Carlos debía darse prisa, había menos de medio minuto antes de que el semáforo cambiara nuevamente a verde y se perdiera la oportunidad. Se decidió y se acercó al conductor y le pidió dinero. Este lo miro desde atrás de sus gafas oscuras por un momento, no cambió para nada su expresión y volvió a mirar al frente, pasaron unos segundos que parecieron eternos mientras Carlos esperaba indignado una respuesta, el semáforo cambió a verde, el conductor justo antes de arrancar arrebató la bolsita de papas a su acompañante y se la arrojó a Carlos golpeándole con ella el rostro. Mientras Carlos veía caer al suelo y derramarse las papitas que salieron del paquete, el convertible se alejaba a gran velocidad haciendo alarde de su potente motor.
Carlos se agachó y recogió el paquete, incluyendo las papas que se habían derramado. Se puso de pie lentamente y mientras llevaba una papa a su boca, una lagrima resbalaba lentamente por su rostro. Fue en ese momento que tomó la decisión, tendría que optar por la segunda opción.

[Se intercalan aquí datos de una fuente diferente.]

## config.mk

```make
export PLATFORM = sky130hd
export DESIGN_NAME = mbab_divider
export DESIGN_NICKNAME = d
export VERILOG_FILES = /design/src/mbab_pkg.sv /design/src/mbab_divider.sv
export SDC_FILE = /design/constraint.sdc
export NUM_CORES = 1
export LEC_CHECK = 0
export ABC_AREA = 1
export BUFFER_PORTS_ARGS = -buffer_cell sky130_fd_sc_hd__buf_2
export CAP_MARGIN = 20
export CORE_UTILIZATION = 45
export DETAILED_ROUTE_END_ITERATION = 8
export PLACE_DENSITY = 0.69
export SLEW_MARGIN = 20
export SYNTH_ARGS = -nofsm -noshare
export SYNTH_HDL_FRONTEND = slang
export SYNTH_SLANG_ARGS = --single-unit
```

## constraint.sdc

```tcl
create_clock -name clk -period 2.6 [get_ports clk]
set_clock_uncertainty 0.2 [all_clocks]
set_input_delay 0.52 -clock clk [delete_from_list [all_inputs] [get_ports clk]]
set_output_delay 0.52 -clock clk [all_outputs]
set_load 0.02 [all_outputs]
```

## src/mbab_pkg.sv

```systemverilog
// Shared constants and types of the masked block average binning unit.
package mbab_pkg;

  localparam int IMAGE_SIDE = 4096;
  localparam int BIN_SIDE   = 4;
  localparam int BIN_COUNT  = IMAGE_SIDE / BIN_SIDE;
  localparam int BIN_EDGE   = BIN_COUNT * BIN_SIDE;

  localparam int PIX_W  = 32;
  localparam int POS_W  = $clog2(IMAGE_SIDE);
  localparam int SUB_W  = $clog2(BIN_SIDE);
  localparam int SLOT_W = $clog2(BIN_COUNT);
  localparam int CNT_W  = $clog2(BIN_SIDE * BIN_SIDE + 1);
  localparam int SUM_W  = PIX_W + $clog2(BIN_SIDE * BIN_SIDE);
  localparam int STEP_W = $clog2(SUM_W + 1);

  typedef struct packed {
    logic [CNT_W-1:0]        cnt;
    logic signed [SUM_W-1:0] sum;
  } col_entry_t;

  typedef struct packed {
    logic signed [PIX_W-1:0] mean;
    logic                    bin_valid;
    logic                    frame_end;
  } bin_result_t;

endpackage

```

## src/mbab_divider.sv

```systemverilog
// Bit-serial signed divider of a block sum by its valid pixel count.
module mbab_divider (
  input  logic                               clk,
  input  logic                               rst_n,
  input  logic                               start,
  input  logic signed [mbab_pkg::SUM_W-1:0]  dividend,
  input  logic [mbab_pkg::CNT_W-1:0]         divisor,
  input  logic                               frame_end,
  output logic                               busy,
  output logic                               done,
  input  logic                               take,
  output mbab_pkg::bin_result_t              result
);

  typedef enum logic [2:0] {
    DIV_IDLE = 3'b001,
    DIV_RUN  = 3'b010,
    DIV_DONE = 3'b100
  } div_state_t;

  div_state_t                   state_r, state_nxt;
  logic [mbab_pkg::SUM_W-1:0]   quot_r, quot_nxt;
  logic [mbab_pkg::CNT_W-1:0]   rem_r, rem_nxt;
  logic [mbab_pkg::CNT_W-1:0]   dsr_r, dsr_nxt;
  logic [mbab_pkg::STEP_W-1:0]  step_r, step_nxt;
  logic                         neg_r, neg_nxt;
  logic                         fend_r, fend_nxt;
  logic [mbab_pkg::CNT_W:0]     rem_shift;
  logic                         fits;
  logic [mbab_pkg::SUM_W-1:0]   quot_signed;

  assign rem_shift   = {rem_r, quot_r[mbab_pkg::SUM_W-1]};
  assign fits        = rem_shift >= {1'b0, dsr_r};
  assign quot_signed = neg_r ? (~quot_r + 1'b1) : quot_r;

  always_comb begin
    state_nxt = state_r;
    quot_nxt  = quot_r;
    rem_nxt   = rem_r;
    dsr_nxt   = dsr_r;
    step_nxt  = step_r;
    neg_nxt   = neg_r;
    fend_nxt  = fend_r;
    unique case (state_r)
      DIV_IDLE: begin
        if (start) begin
          neg_nxt   = dividend[mbab_pkg::SUM_W-1];
          quot_nxt  = dividend[mbab_pkg::SUM_W-1] ? (~dividend + 1'b1) : dividend;
          rem_nxt   = '0;
          dsr_nxt   = divisor;
          fend_nxt  = frame_end;
          step_nxt  = mbab_pkg::STEP_W'(mbab_pkg::SUM_W - 1);
          state_nxt = DIV_RUN;
        end
      end
      DIV_RUN: begin
        rem_nxt  = fits ? mbab_pkg::CNT_W'(rem_shift - {1'b0, dsr_r})
                        : rem_shift[mbab_pkg::CNT_W-1:0];
        quot_nxt = {quot_r[mbab_pkg::SUM_W-2:0], fits};
        step_nxt = step_r - 1'b1;
        if (step_r == '0) begin
          state_nxt = DIV_DONE;
        end
      end
      DIV_DONE: begin
        if (take) begin
          state_nxt = DIV_IDLE;
        end
      end
      default: state_nxt = DIV_IDLE;
    endcase
  end

  always_ff @(posedge clk) begin
    if (!rst_n) begin
      state_r <= DIV_IDLE;
    end else begin
      state_r <= state_nxt;
    end
  end

  always_ff @(posedge clk) begin
    quot_r <= quot_nxt;
    rem_r  <= rem_nxt;
    dsr_r  <= dsr_nxt;
    step_r <= step_nxt;
    neg_r  <= neg_nxt;
    fend_r <= fend_nxt;
  end

  assign busy = state_r != DIV_IDLE;
  assign done = state_r == DIV_DONE;

  always_comb begin
    result.bin_valid = dsr_r != '0;
    result.frame_end = fend_r;
    result.mean      = (dsr_r != '0) ? quot_signed[mbab_pkg::PIX_W-1:0] : '0;
  end

endmodule

```

==> metrics <==
status finished, violations left; failing checks setup timing; worst reg2reg setup slack 0.33 ns; top-count cell post-synth nand2_1; Placed Area 5300 um2; VDD IR-drop max 0.3695 mV; Core ar. 10,280 um2; final RePlAce weighted congestion 0.8964; cell area after layout 6037 um2; fin crit period 2.711 ns; Highest Clock Rate 368.9 MHz; FF-to-FF Start quot_r[35]$_DFFE_PP_; # IOs 82; Routed WL 13.32 mm; Netlist Area Pre-Place 4756 um2; Power Density 501.5 nW/um2; setup tns final -1.837 ns; Seq pwr share 40.6%; Ant. Diodes 0; Rel. slew slack 65.13%; Comb pwr share 36.0%; vias in the first global route 4,413; Synth top area share 34.10%; most frequent cells after synthesis nand2_1 (187), nor2_1 (102), inv_1 (76); Net Sw Frac 37.26%; HP Start divisor[2]; DRT Pass-1 Iters 5; dpl cells 906; number of flops mapped to enable cells by yosys 54; die height 104.8 um; count of input and output buffers 81; Leak 0.002768 uW; RSZ-0062 raised after global routing yes; Clk pin slew, worst setup/hold paths 0.08 ns; Worst Hold Depth 1; Async S/R FF share, synth 0%; Routed Antenna Nets 0; Startpoint Class flip-flop; CTS Buf Count 9; final worst setup slack -0.1110 ns; internal power 1899 uW; Ys Warns 0; final hold vios 0; Avg WL per Cell 13.93 um; largest net degree at the start of global routing 48; main flop type after synthesis edfxtp_1; cells after synthesis 700; maximum fanout along the worst path 8; synthesized area per cell 6.794 um2; Final nets 870; CTS tree yes; Yosys top cell by area edfxtp_1; row cnt 37; Yosys cell types 38; synth-to-layout area growth 26.94%; htree depth 3; reg-to-reg critical path endpoint rem_r[3]$_SDFFCE_PN0P_; Worst Path Class, Setup reg2out; critical path required time 1.88 ns; sequential cell area fraction in the yosys report 35.36%; first-pass GRT wire length 20.14 mm; Hold-fix buffers, CTS 0; post-detail-place hpwl 9.426 mm; Hold WC Path Type in2reg; First DRT Iteration DRCs 429; layout cells sized above 1 26.95%; Horiz. Die Dim 104.8 um; Seq cells post-synth 57; Clk Latency, worst-skew pair 0.34 ns; Bufs on Longest Clock Path 2; Clk pwr share 23.4%; syn_nets 755; Die ar. 10,980 um2; Max-cap violations 0; Least-Margin Pin Slew 0.5196 ns; grt ovf 0; Post-route DRC 0; initial antenna violation count 0; critical path data arrival time 1.99 ns; Starting Density 46.27%; vias post-DR 4,980; Final Util 58.74%; CTS Sinks 57; Sw Pwr 1128 uW; Tcrit/Tclk final 104.3%; R2R depth 9; Root Buffer clkbuf_8; crit end category output port; Layout fillers 980; Final Instance Count excl. Fillers 956; global-route usage over all layers 23.09%; Min-Delay Endpoint dsr_r[2]$_DFFE_PP_; fin. max-slew vios 0; final setup vio count 29; Via density 5.209; Synth area leaders edfxtp_1 (34%), nand2_1 (15%), nor2_1 (8.1%)
==> metal layers <==
layer	vias up	global-route usage [%]	part of all wire (%)
met4	0	9.356	3.0
met5	-	0	0
met1	2264	28.18	44
met2	161	40.73	49
li1	2526	-	-
met3	29	3.369	4.9
==> per-stage QoR <==
| stage | power, uW | hold WS [ns] | worst slack (ns) |
|---|---|---|---|
| 6_report | 3028 | 0.1525 | -0.1110 |
| 5_1_grt | 3188 | 0.1369 | -0.2503 |
| 3_5_place_dp | 2147 | 0.3073 | 0.2015 |
| 3_3_place_gp | 2130 | 0.3116 | 0.2473 |
| 4_1_cts | 2902 | 0.1353 | -0.05750 |
| 2_1_floorplan | 1860 | 0.2947 | 0.2803 |
==> timing repair <==
item | CTS | global route
setup buffers | 10 | 22
endpoints found under the hold margin | 0 | 0
setup endpoints to repair | 12 | 25
pin swaps | 9 | 7
resized for setup | 21 | 65
gates cloned | 0 | 2
==> cell usage in the layout (no fill, tap or decap), types with 12 or more instances in the layout <==
| cell | instances |
|---|---|
| nand3_1 | 60 |
| a21oi_1 | 27 |
| edfxtp_1 | 54 |
| buf_4 | 51 |
| nor2_2 | 16 |
| o21ai_1 | 17 |
| nor2_1 | 94 |
| inv_1 | 71 |
| nand2_2 | 12 |
| nand2_1 | 177 |
| o21ai_0 | 42 |
| buf_2 | 61 |
==> flip-flops by register name, summed over array words and instances (netlist names) <==
name     cells
rem_r        5
state_r      3
step_r       6
fend_r       1
quot_r      36
neg_r        1
dsr_r        5
==> worst max-delay path, stage by stage, from the launching register on <==
cell	delay, ns
edfxtp_1	0.45
nor2_1	0.15
nand2_1	0.12
nor2_4	0.21
nand3_2	0.11
nand2_4	0.14
nand3_2	0.09
nand2_1	0.07
nand2_1	0.05
nor2_1	0.10
buf_4	0.15
==> kinds of logic after synthesis <==
kind of cell | count (synthesis) | share of synthesized area, %
compound gates | 111 | 12.50
buf+inv | 104 | 9.129
fa+ha+maj | 9 | 2.526
flops | 57 | 35.36
simple gates | 404 | 37.73
xor+xnor | 15 | 2.762
==> final cells by class <==
class	instances	area, um2	share of cell area, %
Clock inverter	6	35.03	0.5803
Sequential cell	57	1682	27.85
Inverter	84	322.8	5.347
Clock buffer	10	127.6	2.114
Tap cell	136	170.2	2.819
Multi-Input combinational cell	539	2823	46.76
Timing Repair Buffer	124	877.1	14.53
==> worst max path at each step <==
stage	start	end	slack, ns	cells past startpoint
global route	quot_r[8]$_DFFE_PP_	result[32]	-0.25	12
finish	quot_r[6]$_DFFE_PP_	result[28]	-0.11	10
floorplan	state_r[1]$_SDFFE_PN0P_	quot_r[0]$_DFFE_PP_	0.28	7
detailed placement	quot_r[0]$_DFFE_PP_	result[28]	0.20	11
CTS	quot_r[1]$_DFFE_PP_	result[32]	-0.06	11
global placement	quot_r[0]$_DFFE_PP_	result[28]	0.25	11
==> power by group through the flow <==
stage | sequential (uW) | combinational [uW] | clock (uW)
5_1_grt | 1240 | 1190 | 755
2_1_floorplan | 1220 | 639 | 0
3_5_place_dp | 1250 | 900 | 0
6_report | 1230 | 1090 | 707
4_1_cts | 1220 | 959 | 718
3_3_place_gp | 1240 | 886 | 0
(Power assumes the default switching activity.)
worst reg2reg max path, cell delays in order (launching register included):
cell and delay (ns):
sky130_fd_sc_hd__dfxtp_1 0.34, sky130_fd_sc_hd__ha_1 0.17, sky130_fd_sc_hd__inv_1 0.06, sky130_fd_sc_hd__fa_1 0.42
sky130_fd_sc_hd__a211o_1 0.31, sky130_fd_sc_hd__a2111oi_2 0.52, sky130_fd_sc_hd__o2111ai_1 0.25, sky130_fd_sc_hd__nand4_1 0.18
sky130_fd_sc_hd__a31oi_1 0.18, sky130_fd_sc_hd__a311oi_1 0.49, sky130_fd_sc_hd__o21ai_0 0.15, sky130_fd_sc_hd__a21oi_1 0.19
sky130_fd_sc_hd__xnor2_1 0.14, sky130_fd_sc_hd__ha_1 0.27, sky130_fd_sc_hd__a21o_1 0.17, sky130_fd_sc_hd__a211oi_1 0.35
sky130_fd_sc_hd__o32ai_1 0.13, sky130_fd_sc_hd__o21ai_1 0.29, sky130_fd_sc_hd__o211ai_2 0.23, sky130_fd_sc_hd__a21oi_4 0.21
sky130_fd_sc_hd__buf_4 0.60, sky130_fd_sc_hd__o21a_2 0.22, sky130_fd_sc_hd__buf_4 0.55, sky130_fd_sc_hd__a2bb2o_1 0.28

Algunos minutos habían pasado desde el episodio con el convertible y Carlos presa de una ansiedad desbordante aguardaba su víctima, había decidido atacar al conductor del siguiente auto que se detuviera, no importaba si era lujoso o modesto, cualquiera debía tener más que él, cualquiera podría solucionar su situación inmediata. El semáforo cambió, palpó con su mano para asegurarse que aún tenía en la cintura de su pantalón el viejo cuchillo de cocina que había sacado de su casa, estaba bien afilado, aunque un poco oxidado. Un lujoso auto negro de tipo sedan con la ventanilla abierta se detuvo y Carlos instintivamente se acercó a la ventanilla al tiempo que sacaba con su mano derecha el cuchillo de entre su pantalón, Acto seguido, sin pensarlo lo puso en el cuello del conductor mientras con voz temblorosa le pedía que le entregara su billetera, el conductor presa del pánico y también sin pensar pisó el acelerador de su auto y éste se movió, unos centímetros bastaron para que el viejo cuchillo de Carlos se hundiera en la piel de su cuello y con su fría mordedura cortara a su paso todo cuanto encontrara. La herida fue profunda y sangraba abundantemente. Carlos paralizado por el miedo no se percató de que una multitud se reunió a su alrededor y uno de los integrantes de dicha multitud le tiró al piso mientras otro le despojó de su cuchillo. Carlos casi no sentía los brutales y diversos golpes que la indignada turba le propinaba, su mirada estaba fija en los ojos ya sin vida del cuerpo que aun sujetaba el volante del lujoso auto negro. La justicia ciudadana se hizo cargo de Carlos, sin que nadie interviniera fueron tantos los golpes que Carlos cerró los ojos y poco a poco sus reacciones instintivas para protegerse fueron cesando hasta que al fin perdió el conocimiento. Lo último que sintió fue un agudo dolor en el estómago, no supo si era el hambre o si alguien había usado en él su propio cuchillo oxidado.